Exercise brief
Please repeat the data shown below, word for word.

━━ The input

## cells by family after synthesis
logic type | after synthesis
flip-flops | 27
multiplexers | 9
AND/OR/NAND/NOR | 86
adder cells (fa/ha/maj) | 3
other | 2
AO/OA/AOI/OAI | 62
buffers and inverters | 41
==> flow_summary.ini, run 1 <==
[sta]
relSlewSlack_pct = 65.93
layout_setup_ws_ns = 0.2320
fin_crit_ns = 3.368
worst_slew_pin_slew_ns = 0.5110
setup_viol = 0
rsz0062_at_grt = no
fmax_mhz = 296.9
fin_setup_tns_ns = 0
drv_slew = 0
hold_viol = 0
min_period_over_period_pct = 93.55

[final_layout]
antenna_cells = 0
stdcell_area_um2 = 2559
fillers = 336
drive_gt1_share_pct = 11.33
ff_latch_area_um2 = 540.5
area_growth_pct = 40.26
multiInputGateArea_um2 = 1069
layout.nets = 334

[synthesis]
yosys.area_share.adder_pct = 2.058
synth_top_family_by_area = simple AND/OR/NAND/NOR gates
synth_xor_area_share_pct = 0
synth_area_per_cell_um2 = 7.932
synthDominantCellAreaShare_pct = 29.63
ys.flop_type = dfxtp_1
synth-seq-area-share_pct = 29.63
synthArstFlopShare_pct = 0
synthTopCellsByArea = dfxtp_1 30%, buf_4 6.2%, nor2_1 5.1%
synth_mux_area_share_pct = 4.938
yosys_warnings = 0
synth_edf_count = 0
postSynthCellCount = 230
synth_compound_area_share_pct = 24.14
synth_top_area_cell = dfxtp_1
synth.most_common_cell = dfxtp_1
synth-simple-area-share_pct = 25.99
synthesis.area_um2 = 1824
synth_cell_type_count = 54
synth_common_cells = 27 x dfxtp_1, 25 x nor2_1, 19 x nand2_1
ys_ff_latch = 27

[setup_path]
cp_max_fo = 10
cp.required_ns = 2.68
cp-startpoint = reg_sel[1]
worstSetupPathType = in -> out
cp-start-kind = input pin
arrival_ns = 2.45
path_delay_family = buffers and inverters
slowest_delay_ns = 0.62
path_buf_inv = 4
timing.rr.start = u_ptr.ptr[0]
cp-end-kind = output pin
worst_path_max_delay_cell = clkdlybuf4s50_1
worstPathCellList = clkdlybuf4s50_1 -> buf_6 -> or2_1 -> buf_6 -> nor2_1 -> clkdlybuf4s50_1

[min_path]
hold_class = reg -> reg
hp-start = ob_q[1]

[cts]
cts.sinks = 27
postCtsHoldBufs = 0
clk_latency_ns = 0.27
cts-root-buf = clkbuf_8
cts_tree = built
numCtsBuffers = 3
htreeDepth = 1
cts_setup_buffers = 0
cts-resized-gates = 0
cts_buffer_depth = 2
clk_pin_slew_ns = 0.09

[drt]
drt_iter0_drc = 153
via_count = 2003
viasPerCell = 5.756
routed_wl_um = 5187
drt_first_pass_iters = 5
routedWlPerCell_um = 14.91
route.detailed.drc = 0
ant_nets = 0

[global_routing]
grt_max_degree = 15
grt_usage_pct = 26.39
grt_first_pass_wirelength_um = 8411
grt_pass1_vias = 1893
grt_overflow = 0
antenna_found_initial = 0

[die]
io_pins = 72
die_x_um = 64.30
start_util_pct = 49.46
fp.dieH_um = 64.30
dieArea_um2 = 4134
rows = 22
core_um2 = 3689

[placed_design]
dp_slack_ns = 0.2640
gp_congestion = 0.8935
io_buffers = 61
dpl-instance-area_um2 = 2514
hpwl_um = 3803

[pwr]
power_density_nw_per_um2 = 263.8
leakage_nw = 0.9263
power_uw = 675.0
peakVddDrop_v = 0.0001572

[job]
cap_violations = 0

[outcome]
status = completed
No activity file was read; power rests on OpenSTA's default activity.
<file path="src/rtl/jump_xlate_cache.sv">
module jump_xlate_cache #(
  parameter int PC_W     = 32,
  parameter int SET_BITS = 4
) (
  input  logic            clk,
  input  logic            rst_n,
  input  logic            lk_valid,
  input  logic [PC_W-1:0] lk_spc,
  input  logic [PC_W-1:0] lk_pred_tpc,
  output logic            lk_hit,
  output logic [PC_W-1:0] lk_tpc,
  output logic [1:0]      fetch_act,
  input  logic            fill_valid,
  input  logic [PC_W-1:0] fill_spc,
  input  logic [PC_W-1:0] fill_tpc,
  input  logic            inv_all
);
  localparam int SETS = 1 << SET_BITS;

  function automatic logic [SET_BITS-1:0] fold(input logic [PC_W-1:0] pc);
    logic [SET_BITS-1:0] r;
    r = '0;
    for (int i = 0; i < PC_W - 2; i++) r[i % SET_BITS] = r[i % SET_BITS] ^ pc[i + 2];
    return r;
  endfunction

  logic [PC_W-1:0]     tag_q [SETS][2];
  logic [PC_W-1:0]     tpc_q [SETS][2];
  logic [1:0]          vld_q [SETS];
  logic [SETS-1:0]     lru_q;

  logic [SET_BITS-1:0] lk_set, f_set;
  logic [1:0]          lk_match, f_match;
  logic                f_way;

  assign lk_set = fold(lk_spc);
  assign f_set  = fold(fill_spc);

  for (genvar w = 0; w < 2; w++) begin : g_way
    assign lk_match[w] = vld_q[lk_set][w] && (tag_q[lk_set][w] == lk_spc);
    assign f_match[w]  = vld_q[f_set][w]  && (tag_q[f_set][w]  == fill_spc);
  end

  assign lk_hit = |lk_match;
  assign lk_tpc = lk_match[0] ? tpc_q[lk_set][0] :
                  lk_match[1] ? tpc_q[lk_set][1] : '0;

  assign fetch_act = !lk_valid               ? 2'b00 :
                     !lk_hit                 ? 2'b10 :
                     (lk_pred_tpc == lk_tpc) ? 2'b00 : 2'b01;

  assign f_way = (|f_match)         ? f_match[1] :
                 !vld_q[f_set][0]   ? 1'b0 :
                 !vld_q[f_set][1]   ? 1'b1 : lru_q[f_set];

  always_ff @(posedge clk) begin
    if (!rst_n || inv_all) begin
      for (int s = 0; s < SETS; s++) vld_q[s] <= '0;
      if (!rst_n) lru_q <= '0;
    end else begin
      if (lk_valid && lk_hit) lru_q[lk_set] <= !lk_match[1];
      if (fill_valid) begin
        vld_q[f_set][f_way] <= 1'b1;
        lru_q[f_set]        <= !f_way;
      end
    end
  end

  always_ff @(posedge clk) begin
    if (rst_n && !inv_all && fill_valid) begin
      tag_q[f_set][f_way] <= fill_spc;
      tpc_q[f_set][f_way] <= fill_tpc;
    end
  end
endmodule


</file>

━━━━

Written solution
## cells by family after synthesis
logic type | after synthesis
flip-flops | 27
multiplexers | 9
AND/OR/NAND/NOR | 86
adder cells (fa/ha/maj) | 3
other | 2
AO/OA/AOI/OAI | 62
buffers and inverters | 41
==> flow_summary.ini, run 1 <==
[sta]
relSlewSlack_pct = 65.93
layout_setup_ws_ns = 0.2320
fin_crit_ns = 3.368
worst_slew_pin_slew_ns = 0.5110
setup_viol = 0
rsz0062_at_grt = no
fmax_mhz = 296.9
fin_setup_tns_ns = 0
drv_slew = 0
hold_viol = 0
min_period_over_period_pct = 93.55

[final_layout]
antenna_cells = 0
stdcell_area_um2 = 2559
fillers = 336
drive_gt1_share_pct = 11.33
ff_latch_area_um2 = 540.5
area_growth_pct = 40.26
multiInputGateArea_um2 = 1069
layout.nets = 334

[synthesis]
yosys.area_share.adder_pct = 2.058
synth_top_family_by_area = simple AND/OR/NAND/NOR gates
synth_xor_area_share_pct = 0
synth_area_per_cell_um2 = 7.932
synthDominantCellAreaShare_pct = 29.63
ys.flop_type = dfxtp_1
synth-seq-area-share_pct = 29.63
synthArstFlopShare_pct = 0
synthTopCellsByArea = dfxtp_1 30%, buf_4 6.2%, nor2_1 5.1%
synth_mux_area_share_pct = 4.938
yosys_warnings = 0
synth_edf_count = 0
postSynthCellCount = 230
synth_compound_area_share_pct = 24.14
synth_top_area_cell = dfxtp_1
synth.most_common_cell = dfxtp_1
synth-simple-area-share_pct = 25.99
synthesis.area_um2 = 1824
synth_cell_type_count = 54
synth_common_cells = 27 x dfxtp_1, 25 x nor2_1, 19 x nand2_1
ys_ff_latch = 27

[setup_path]
cp_max_fo = 10
cp.required_ns = 2.68
cp-startpoint = reg_sel[1]
worstSetupPathType = in -> out
cp-start-kind = input pin
arrival_ns = 2.45
path_delay_family = buffers and inverters
slowest_delay_ns = 0.62
path_buf_inv = 4
timing.rr.start = u_ptr.ptr[0]
cp-end-kind = output pin
worst_path_max_delay_cell = clkdlybuf4s50_1
worstPathCellList = clkdlybuf4s50_1 -> buf_6 -> or2_1 -> buf_6 -> nor2_1 -> clkdlybuf4s50_1

[min_path]
hold_class = reg -> reg
hp-start = ob_q[1]

[cts]
cts.sinks = 27
postCtsHoldBufs = 0
clk_latency_ns = 0.27
cts-root-buf = clkbuf_8
cts_tree = built
numCtsBuffers = 3
htreeDepth = 1
cts_setup_buffers = 0
cts-resized-gates = 0
cts_buffer_depth = 2
clk_pin_slew_ns = 0.09

[drt]
drt_iter0_drc = 153
via_count = 2003
viasPerCell = 5.756
routed_wl_um = 5187
drt_first_pass_iters = 5
routedWlPerCell_um = 14.91
route.detailed.drc = 0
ant_nets = 0

[global_routing]
grt_max_degree = 15
grt_usage_pct = 26.39
grt_first_pass_wirelength_um = 8411
grt_pass1_vias = 1893
grt_overflow = 0
antenna_found_initial = 0

[die]
io_pins = 72
die_x_um = 64.30
start_util_pct = 49.46
fp.dieH_um = 64.30
dieArea_um2 = 4134
rows = 22
core_um2 = 3689

[placed_design]
dp_slack_ns = 0.2640
gp_congestion = 0.8935
io_buffers = 61
dpl-instance-area_um2 = 2514
hpwl_um = 3803

[pwr]
power_density_nw_per_um2 = 263.8
leakage_nw = 0.9263
power_uw = 675.0
peakVddDrop_v = 0.0001572

[job]
cap_violations = 0

[outcome]
status = completed
No activity file was read; power rests on OpenSTA's default activity.
<file path="src/rtl/jump_xlate_cache.sv">
module jump_xlate_cache #(
  parameter int PC_W     = 32,
  parameter int SET_BITS = 4
) (
  input  logic            clk,
  input  logic            rst_n,
  input  logic            lk_valid,
  input  logic [PC_W-1:0] lk_spc,
  input  logic [PC_W-1:0] lk_pred_tpc,
  output logic            lk_hit,
  output logic [PC_W-1:0] lk_tpc,
  output logic [1:0]      fetch_act,
  input  logic            fill_valid,
  input  logic [PC_W-1:0] fill_spc,
  input  logic [PC_W-1:0] fill_tpc,
  input  logic            inv_all
);
  localparam int SETS = 1 << SET_BITS;

  function automatic logic [SET_BITS-1:0] fold(input logic [PC_W-1:0] pc);
    logic [SET_BITS-1:0] r;
    r = '0;
    for (int i = 0; i < PC_W - 2; i++) r[i % SET_BITS] = r[i % SET_BITS] ^ pc[i + 2];
    return r;
  endfunction

  logic [PC_W-1:0]     tag_q [SETS][2];
  logic [PC_W-1:0]     tpc_q [SETS][2];
  logic [1:0]          vld_q [SETS];
  logic [SETS-1:0]     lru_q;

  logic [SET_BITS-1:0] lk_set, f_set;
  logic [1:0]          lk_match, f_match;
  logic                f_way;

  assign lk_set = fold(lk_spc);
  assign f_set  = fold(fill_spc);

  for (genvar w = 0; w < 2; w++) begin : g_way
    assign lk_match[w] = vld_q[lk_set][w] && (tag_q[lk_set][w] == lk_spc);
    assign f_match[w]  = vld_q[f_set][w]  && (tag_q[f_set][w]  == fill_spc);
  end

  assign lk_hit = |lk_match;
  assign lk_tpc = lk_match[0] ? tpc_q[lk_set][0] :
                  lk_match[1] ? tpc_q[lk_set][1] : '0;

  assign fetch_act = !lk_valid               ? 2'b00 :
                     !lk_hit                 ? 2'b10 :
                     (lk_pred_tpc == lk_tpc) ? 2'b00 : 2'b01;

  assign f_way = (|f_match)         ? f_match[1] :
                 !vld_q[f_set][0]   ? 1'b0 :
                 !vld_q[f_set][1]   ? 1'b1 : lru_q[f_set];

  always_ff @(posedge clk) begin
    if (!rst_n || inv_all) begin
      for (int s = 0; s < SETS; s++) vld_q[s] <= '0;
      if (!rst_n) lru_q <= '0;
    end else begin
      if (lk_valid && lk_hit) lru_q[lk_set] <= !lk_match[1];
      if (fill_valid) begin
        vld_q[f_set][f_way] <= 1'b1;
        lru_q[f_set]        <= !f_way;
      end
    end
  end

  always_ff @(posedge clk) begin
    if (rst_n && !inv_all && fill_valid) begin
      tag_q[f_set][f_way] <= fill_spc;
      tpc_q[f_set][f_way] <= fill_tpc;
    end
  end
endmodule


</file>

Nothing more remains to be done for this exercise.